Rogue
A unique visual signature based on accords, character, and seasonality
Aniseed strikes like a slap of herbal liqueur, immediately tempered by galbanum's bitter green lacquer and an oddly savoury peach-plum compote dusted with bergamot. The geranium leans rosy and metallic, creating a disorienting sweet-sharp tension that refuses to settle into anything comfortable.
Tuberose unfurls with buttery narcotic weight, flanked by jasmine's indolic richness and ylang ylang's banana-cream smoothness, but tarragon and nutmeg weave through like savoury threads in a sweet tapestry. Carnation's spicy clove warmth builds steadily, whilst myrrh adds a resinous, smoky depth that prevents the white florals from becoming cloying, and violet and heliotrope contribute a powdery, almost almondy softness at the edges.
The base settles into a thick amber-musk cocoon, where civet's animalic funk mingles with sandalwood's creamy woodiness and oakmoss's earthy bitterness. Tonka and vanilla attempt sweetness, but patchouli's dark earthiness and cedar's pencil-shaving dryness keep things grounded, whilst coriander adds a final whisper of dusty spice to this tenacious, skin-clinging finale.
Rostracto is an unapologetic monument to 1980s excess, where Michel Almairac wielded tuberose and carnation like a broadsword rather than a scalpel. The opening salvo of aniseed and galbanum creates an almost medicinal sharpness that quickly gives way to a fruit basket tipped into a spice market—peach and plum fermenting alongside geranium's rosy-green tang. This is white floral maximalism with a savoury backbone: the tuberose-jasmine-ylang ylang triumvirate blooms with creamy intensity, yet tarragon and nutmeg thread through like a chef's kiss of culinary intrigue, preventing the composition from collapsing into mere prettiness.
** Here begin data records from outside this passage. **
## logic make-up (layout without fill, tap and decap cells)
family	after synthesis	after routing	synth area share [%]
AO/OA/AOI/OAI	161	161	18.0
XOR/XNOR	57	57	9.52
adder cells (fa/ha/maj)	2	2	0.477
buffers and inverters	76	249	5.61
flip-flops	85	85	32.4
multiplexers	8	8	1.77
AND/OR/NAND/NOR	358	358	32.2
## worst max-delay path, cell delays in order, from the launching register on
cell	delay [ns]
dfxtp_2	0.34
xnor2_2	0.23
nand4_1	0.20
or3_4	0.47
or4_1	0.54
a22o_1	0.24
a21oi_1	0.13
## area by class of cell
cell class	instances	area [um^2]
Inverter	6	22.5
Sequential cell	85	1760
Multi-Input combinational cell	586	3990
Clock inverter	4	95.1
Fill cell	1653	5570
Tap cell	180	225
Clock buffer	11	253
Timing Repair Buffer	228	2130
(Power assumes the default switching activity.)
The spice accord dominates throughout, lending Rostracto a warmth that borders on feverish. Carnation's clove-like heat amplifies the effect, whilst myrrh adds a resinous, almost ecclesiastical solemnity to the floral abundance. By the base, civet and oakmoss anchor this baroque confection with a distinctly vintage muskiness—the kind that whispers of real animal notes and pre-reformulation oakmoss in quantities that would send modern IFRA regulators into apoplexy. The amber-tonka-vanilla trinity should sweeten the whole affair into submission, but the cedar, patchouli, and that mysterious 'grebzor' (likely a typo for ambergris?) maintain a woody, slightly dirty edge.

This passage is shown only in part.